My hypothesis is that there are bugs in drivers of Linux. That would explain
why some computers work ok. Or there are Linux kernel bugs which only
manifest on certain hardware under certain file i/o workload.
What to do? People who write drivers should run heavy, multithreaded file
i/o tests on their computer using some SQL database which calls fsync(). For
example, run the Perl '/sql-bench/innotest's all concurrently on MySQL. If
the problems are in drivers, that could help.
Best regards,
Heikki Tuuri
Innobase Oy
.................
List: linux-kernel
Subject: Re: 2.6.0-test2-mm3 and mysql
From: Andrew Morton <akpm () osdl ! org>
Date: 2003-08-03 2:08:59
[Download message RAW]
Shane Shrybman <[email protected]> wrote:
>
> The db corruption hit again on test2-mm2.

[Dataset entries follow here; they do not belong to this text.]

--- src/rtl/mem_access_unit.sv ---
// Load/store front end for a word-addressed data RAM. Unpipelined:
// IDLE -> READ -> (WRITE) -> RESP, with sub-word stores done as read-modify-write.
module mem_access_unit
  import mem_pkg::*;
#(
  parameter int ADDR_WIDTH = 10
) (
  input  logic                  clock,
  input  logic                  reset,
  input  logic                  req_valid,
  output logic                  req_ready,
  input  logic                  req_write,
  input  logic [1:0]            req_size,
  input  logic                  req_signed,
  input  logic [ADDR_WIDTH-1:0] req_addr,
  input  logic [31:0]           req_wdata,
  output logic                  resp_valid,
  output logic [31:0]           resp_rdata,
  output logic                  resp_error,
  output logic                  ram_store,
  output logic [ADDR_WIDTH-1:0] ram_addr,
  output logic [31:0]           ram_wdata,
  input  logic [31:0]           ram_rdata
);

  state_t                r_state;
  state_t                w_next;
  logic                  r_write;
  logic [1:0]            r_size;
  logic                  r_signed;
  logic [ADDR_WIDTH-1:0] r_addr;
  logic [31:0]           r_wdata;
  logic                  r_err;
  logic [31:0]           r_word;

  logic                  w_accept;
  logic                  w_req_err;
  logic [ADDR_WIDTH-1:0] w_word_addr;
  logic [31:0]           w_store_word;
  logic [31:0]           w_load_value;

  assign w_accept    = req_valid && req_ready;
  assign w_req_err   = is_bad_access(req_size, req_addr[1:0]);
  assign w_word_addr = {r_addr[ADDR_WIDTH-1:2], 2'b00};

  mem_lane_align u_align (
    .i_word       (r_word),
    .i_wdata      (r_wdata),
    .i_addr       (r_addr[1:0]),
    .i_size       (r_size),
    .i_signed     (r_signed),
    .o_store_word (w_store_word),
    .o_load_value (w_load_value)
  );

  // State register; reset returns to IDLE immediately, which also drops ram_store.
  always_ff @(posedge clock or posedge reset) begin
    // NOTE: sequential state is assigned with <= so every register samples
    // the pre-edge values regardless of statement order.
    if (reset) r_state <= IDLE;
    else       r_state <= w_next;
  end

  // Request capture on handshake and RAM word capture in READ.
  always_ff @(posedge clock or posedge reset) begin
    if (reset) begin
      r_write  <= 1'b0;
      r_size   <= 2'b00;
      r_signed <= 1'b0;
      r_addr   <= '0;
      r_wdata  <= '0;
      r_err    <= 1'b0;
      r_word   <= '0;
    end else begin
      if (w_accept) begin
        r_write  <= req_write;
        r_size   <= req_size;
        r_signed <= req_signed;
        r_addr   <= req_addr;
        r_wdata  <= req_wdata;
        r_err    <= w_req_err;
      end
      if (r_state == READ) r_word <= ram_rdata;
    end
  end

  // Next-state and all outputs; unqualified data outputs are driven to 0.
  always_comb begin
    w_next     = r_state;
    req_ready  = 1'b0;
    resp_valid = 1'b0;
    resp_rdata = '0;
    resp_error = 1'b0;
    ram_store  = 1'b0;
    ram_addr   = '0;
    ram_wdata  = '0;
    case (r_state)
      IDLE: begin
        req_ready = 1'b1;
        if (req_valid) w_next = w_req_err ? RESP : READ;
      end
      READ: begin
        ram_addr = w_word_addr;
        w_next   = r_write ? WRITE : RESP;
      end
      WRITE: begin
        ram_addr  = w_word_addr;
        ram_store = 1'b1;
        ram_wdata = w_store_word;
        w_next    = RESP;
      end
      RESP: begin
        ram_addr   = w_word_addr;
        resp_valid = 1'b1;
        resp_error = r_err;
        if (!r_write && !r_err) resp_rdata = w_load_value;
        w_next     = IDLE;
      end
      default: w_next = IDLE;
    endcase
  end

endmodule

How do you know it is "db corruption"?
>
> I am still backing out the 64 bit devt bit
why?
"Heikki Tuuri" <[email protected]> wrote:
>
> What to do? People who write drivers should run heavy, multithreaded file
> i/o tests on their computer using some SQL database which calls fsync(). For
> example, run the Perl '/sql-bench/innotest's all concurrently on MySQL. If
> the problems are in drivers, that could help.

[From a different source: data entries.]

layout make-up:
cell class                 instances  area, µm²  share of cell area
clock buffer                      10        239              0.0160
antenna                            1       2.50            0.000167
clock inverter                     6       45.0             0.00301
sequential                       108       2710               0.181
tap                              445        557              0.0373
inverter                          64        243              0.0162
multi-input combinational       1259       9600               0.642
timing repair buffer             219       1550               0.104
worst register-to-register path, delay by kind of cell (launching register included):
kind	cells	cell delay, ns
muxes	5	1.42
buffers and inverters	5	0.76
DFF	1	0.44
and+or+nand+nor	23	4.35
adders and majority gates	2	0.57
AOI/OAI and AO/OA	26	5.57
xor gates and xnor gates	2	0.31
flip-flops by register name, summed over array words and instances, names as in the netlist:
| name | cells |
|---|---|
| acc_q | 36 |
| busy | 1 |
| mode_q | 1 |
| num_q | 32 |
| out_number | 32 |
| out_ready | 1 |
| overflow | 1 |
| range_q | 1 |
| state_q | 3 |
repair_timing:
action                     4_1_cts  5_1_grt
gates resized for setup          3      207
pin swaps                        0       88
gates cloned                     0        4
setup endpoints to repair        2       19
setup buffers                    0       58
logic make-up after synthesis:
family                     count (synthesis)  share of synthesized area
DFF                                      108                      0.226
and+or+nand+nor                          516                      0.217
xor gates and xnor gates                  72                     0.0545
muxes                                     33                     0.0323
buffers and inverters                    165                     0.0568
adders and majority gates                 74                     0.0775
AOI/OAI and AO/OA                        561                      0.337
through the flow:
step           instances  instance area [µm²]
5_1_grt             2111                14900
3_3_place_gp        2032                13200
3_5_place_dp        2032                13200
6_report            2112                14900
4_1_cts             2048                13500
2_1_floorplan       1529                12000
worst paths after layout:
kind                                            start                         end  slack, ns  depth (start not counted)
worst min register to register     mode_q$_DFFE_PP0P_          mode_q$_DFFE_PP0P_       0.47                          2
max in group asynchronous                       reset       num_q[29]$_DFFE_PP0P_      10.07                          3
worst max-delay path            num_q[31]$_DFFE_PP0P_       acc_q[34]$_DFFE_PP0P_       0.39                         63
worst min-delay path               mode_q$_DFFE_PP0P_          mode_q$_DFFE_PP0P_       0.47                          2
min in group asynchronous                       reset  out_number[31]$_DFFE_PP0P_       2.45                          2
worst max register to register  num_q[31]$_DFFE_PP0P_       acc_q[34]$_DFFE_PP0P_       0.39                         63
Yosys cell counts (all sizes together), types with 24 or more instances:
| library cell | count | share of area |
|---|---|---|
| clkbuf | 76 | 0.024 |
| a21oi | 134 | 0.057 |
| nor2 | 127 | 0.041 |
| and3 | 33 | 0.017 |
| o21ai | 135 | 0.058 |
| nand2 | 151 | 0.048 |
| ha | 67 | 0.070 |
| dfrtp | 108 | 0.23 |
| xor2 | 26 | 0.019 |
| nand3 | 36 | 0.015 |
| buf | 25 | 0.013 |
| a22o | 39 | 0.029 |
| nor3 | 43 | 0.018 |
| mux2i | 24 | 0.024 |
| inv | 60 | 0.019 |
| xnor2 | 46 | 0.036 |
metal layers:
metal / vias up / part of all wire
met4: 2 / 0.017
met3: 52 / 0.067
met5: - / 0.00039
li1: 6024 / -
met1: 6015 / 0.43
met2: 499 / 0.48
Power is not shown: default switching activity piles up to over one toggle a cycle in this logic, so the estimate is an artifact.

Well there's a problem. We're kernel people, not database people. I, for
one, would not have a clue how to set such a thing up.
If someone could prepare a simple-enough-for-kernel-people description of
how to get such a test up and running, then we might make some progress.
On Sun, Aug 03, 2003 at 12:10:01PM +0300, Heikki Tuuri wrote:
>
> What to do? People who write drivers should run heavy, multithreaded file
> i/o tests on their computer using some SQL database which calls fsync(). For
> example, run the Perl '/sql-bench/innotest's all concurrently on MySQL. If
> the problems are in drivers, that could help.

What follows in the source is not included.